◆ INSTRUCTIONS TO FOLLOW: Give every entry again, exactly as it stands.

⁂

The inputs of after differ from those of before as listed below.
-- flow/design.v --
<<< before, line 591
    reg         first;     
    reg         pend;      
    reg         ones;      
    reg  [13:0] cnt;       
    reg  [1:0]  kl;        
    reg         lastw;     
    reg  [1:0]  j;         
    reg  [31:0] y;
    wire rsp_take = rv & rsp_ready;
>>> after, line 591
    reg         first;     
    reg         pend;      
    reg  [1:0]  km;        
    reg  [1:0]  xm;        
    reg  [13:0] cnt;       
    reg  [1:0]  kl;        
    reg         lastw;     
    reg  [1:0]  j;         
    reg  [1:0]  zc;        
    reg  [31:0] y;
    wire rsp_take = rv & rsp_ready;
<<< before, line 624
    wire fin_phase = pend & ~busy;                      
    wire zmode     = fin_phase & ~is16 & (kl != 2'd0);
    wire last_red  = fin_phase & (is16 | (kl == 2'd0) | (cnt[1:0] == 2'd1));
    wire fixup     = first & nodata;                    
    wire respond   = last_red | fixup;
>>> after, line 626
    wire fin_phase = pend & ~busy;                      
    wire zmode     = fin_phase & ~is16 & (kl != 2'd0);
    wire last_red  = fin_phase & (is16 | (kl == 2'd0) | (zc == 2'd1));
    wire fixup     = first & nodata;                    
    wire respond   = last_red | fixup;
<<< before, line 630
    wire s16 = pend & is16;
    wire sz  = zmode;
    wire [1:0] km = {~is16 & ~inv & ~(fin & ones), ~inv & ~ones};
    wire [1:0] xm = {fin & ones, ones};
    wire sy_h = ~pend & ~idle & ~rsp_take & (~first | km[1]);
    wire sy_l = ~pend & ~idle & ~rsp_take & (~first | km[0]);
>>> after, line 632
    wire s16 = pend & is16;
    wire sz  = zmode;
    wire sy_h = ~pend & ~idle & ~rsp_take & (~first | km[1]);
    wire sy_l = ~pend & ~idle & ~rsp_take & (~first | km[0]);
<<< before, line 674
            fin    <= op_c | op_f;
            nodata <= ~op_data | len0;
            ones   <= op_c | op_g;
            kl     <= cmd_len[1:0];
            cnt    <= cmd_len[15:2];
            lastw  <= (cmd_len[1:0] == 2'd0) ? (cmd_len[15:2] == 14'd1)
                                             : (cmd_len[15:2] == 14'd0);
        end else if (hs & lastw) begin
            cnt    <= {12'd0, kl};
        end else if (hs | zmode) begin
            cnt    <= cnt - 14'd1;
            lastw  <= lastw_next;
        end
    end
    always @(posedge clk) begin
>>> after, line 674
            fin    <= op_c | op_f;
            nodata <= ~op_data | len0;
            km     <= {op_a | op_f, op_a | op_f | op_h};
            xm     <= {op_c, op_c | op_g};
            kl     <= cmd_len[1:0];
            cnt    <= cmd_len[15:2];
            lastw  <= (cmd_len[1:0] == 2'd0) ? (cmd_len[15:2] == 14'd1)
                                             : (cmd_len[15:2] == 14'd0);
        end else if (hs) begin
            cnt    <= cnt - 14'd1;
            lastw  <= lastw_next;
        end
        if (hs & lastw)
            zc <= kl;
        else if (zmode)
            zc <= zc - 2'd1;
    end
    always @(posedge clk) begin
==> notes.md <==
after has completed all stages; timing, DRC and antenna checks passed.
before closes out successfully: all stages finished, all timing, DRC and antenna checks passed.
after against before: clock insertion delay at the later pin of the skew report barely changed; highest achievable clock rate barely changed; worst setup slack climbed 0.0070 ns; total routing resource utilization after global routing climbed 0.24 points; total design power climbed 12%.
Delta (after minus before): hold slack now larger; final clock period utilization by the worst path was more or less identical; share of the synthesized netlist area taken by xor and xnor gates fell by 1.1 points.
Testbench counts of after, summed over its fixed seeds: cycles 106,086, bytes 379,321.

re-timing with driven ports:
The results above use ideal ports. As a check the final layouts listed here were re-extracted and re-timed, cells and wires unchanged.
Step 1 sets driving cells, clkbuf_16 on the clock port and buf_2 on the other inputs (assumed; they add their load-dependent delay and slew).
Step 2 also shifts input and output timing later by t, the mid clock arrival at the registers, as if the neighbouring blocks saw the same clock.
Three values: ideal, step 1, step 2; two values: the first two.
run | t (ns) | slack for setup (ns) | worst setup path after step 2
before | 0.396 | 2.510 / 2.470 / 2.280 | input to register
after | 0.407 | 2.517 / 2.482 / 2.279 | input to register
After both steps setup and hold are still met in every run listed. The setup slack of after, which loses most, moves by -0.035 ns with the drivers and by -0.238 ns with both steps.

⁂

◆ PROBLEM SOLUTION:
The inputs of after differ from those of before as listed below.
-- flow/design.v --
<<< before, line 591
    reg         first;     
    reg         pend;      
    reg         ones;      
    reg  [13:0] cnt;       
    reg  [1:0]  kl;        
    reg         lastw;     
    reg  [1:0]  j;         
    reg  [31:0] y;
    wire rsp_take = rv & rsp_ready;
>>> after, line 591
    reg         first;     
    reg         pend;      
    reg  [1:0]  km;        
    reg  [1:0]  xm;        
    reg  [13:0] cnt;       
    reg  [1:0]  kl;        
    reg         lastw;     
    reg  [1:0]  j;         
    reg  [1:0]  zc;        
    reg  [31:0] y;
    wire rsp_take = rv & rsp_ready;
<<< before, line 624
    wire fin_phase = pend & ~busy;                      
    wire zmode     = fin_phase & ~is16 & (kl != 2'd0);
    wire last_red  = fin_phase & (is16 | (kl == 2'd0) | (cnt[1:0] == 2'd1));
    wire fixup     = first & nodata;                    
    wire respond   = last_red | fixup;
>>> after, line 626
    wire fin_phase = pend & ~busy;                      
    wire zmode     = fin_phase & ~is16 & (kl != 2'd0);
    wire last_red  = fin_phase & (is16 | (kl == 2'd0) | (zc == 2'd1));
    wire fixup     = first & nodata;                    
    wire respond   = last_red | fixup;
<<< before, line 630
    wire s16 = pend & is16;
    wire sz  = zmode;
    wire [1:0] km = {~is16 & ~inv & ~(fin & ones), ~inv & ~ones};
    wire [1:0] xm = {fin & ones, ones};
    wire sy_h = ~pend & ~idle & ~rsp_take & (~first | km[1]);
    wire sy_l = ~pend & ~idle & ~rsp_take & (~first | km[0]);
>>> after, line 632
    wire s16 = pend & is16;
    wire sz  = zmode;
    wire sy_h = ~pend & ~idle & ~rsp_take & (~first | km[1]);
    wire sy_l = ~pend & ~idle & ~rsp_take & (~first | km[0]);
<<< before, line 674
            fin    <= op_c | op_f;
            nodata <= ~op_data | len0;
            ones   <= op_c | op_g;
            kl     <= cmd_len[1:0];
            cnt    <= cmd_len[15:2];
            lastw  <= (cmd_len[1:0] == 2'd0) ? (cmd_len[15:2] == 14'd1)
                                             : (cmd_len[15:2] == 14'd0);
        end else if (hs & lastw) begin
            cnt    <= {12'd0, kl};
        end else if (hs | zmode) begin
            cnt    <= cnt - 14'd1;
            lastw  <= lastw_next;
        end
    end
    always @(posedge clk) begin
>>> after, line 674
            fin    <= op_c | op_f;
            nodata <= ~op_data | len0;
            km     <= {op_a | op_f, op_a | op_f | op_h};
            xm     <= {op_c, op_c | op_g};
            kl     <= cmd_len[1:0];
            cnt    <= cmd_len[15:2];
            lastw  <= (cmd_len[1:0] == 2'd0) ? (cmd_len[15:2] == 14'd1)
                                             : (cmd_len[15:2] == 14'd0);
        end else if (hs) begin
            cnt    <= cnt - 14'd1;
            lastw  <= lastw_next;
        end
        if (hs & lastw)
            zc <= kl;
        else if (zmode)
            zc <= zc - 2'd1;
    end
    always @(posedge clk) begin
==> notes.md <==
after has completed all stages; timing, DRC and antenna checks passed.
before closes out successfully: all stages finished, all timing, DRC and antenna checks passed.
after against before: clock insertion delay at the later pin of the skew report barely changed; highest achievable clock rate barely changed; worst setup slack climbed 0.0070 ns; total routing resource utilization after global routing climbed 0.24 points; total design power climbed 12%.
Delta (after minus before): hold slack now larger; final clock period utilization by the worst path was more or less identical; share of the synthesized netlist area taken by xor and xnor gates fell by 1.1 points.
Testbench counts of after, summed over its fixed seeds: cycles 106,086, bytes 379,321.

re-timing with driven ports:
The results above use ideal ports. As a check the final layouts listed here were re-extracted and re-timed, cells and wires unchanged.
Step 1 sets driving cells, clkbuf_16 on the clock port and buf_2 on the other inputs (assumed; they add their load-dependent delay and slew).
Step 2 also shifts input and output timing later by t, the mid clock arrival at the registers, as if the neighbouring blocks saw the same clock.
Three values: ideal, step 1, step 2; two values: the first two.
run | t (ns) | slack for setup (ns) | worst setup path after step 2
before | 0.396 | 2.510 / 2.470 / 2.280 | input to register
after | 0.407 | 2.517 / 2.482 / 2.279 | input to register
After both steps setup and hold are still met in every run listed. The setup slack of after, which loses most, moves by -0.035 ns with the drivers and by -0.238 ns with both steps.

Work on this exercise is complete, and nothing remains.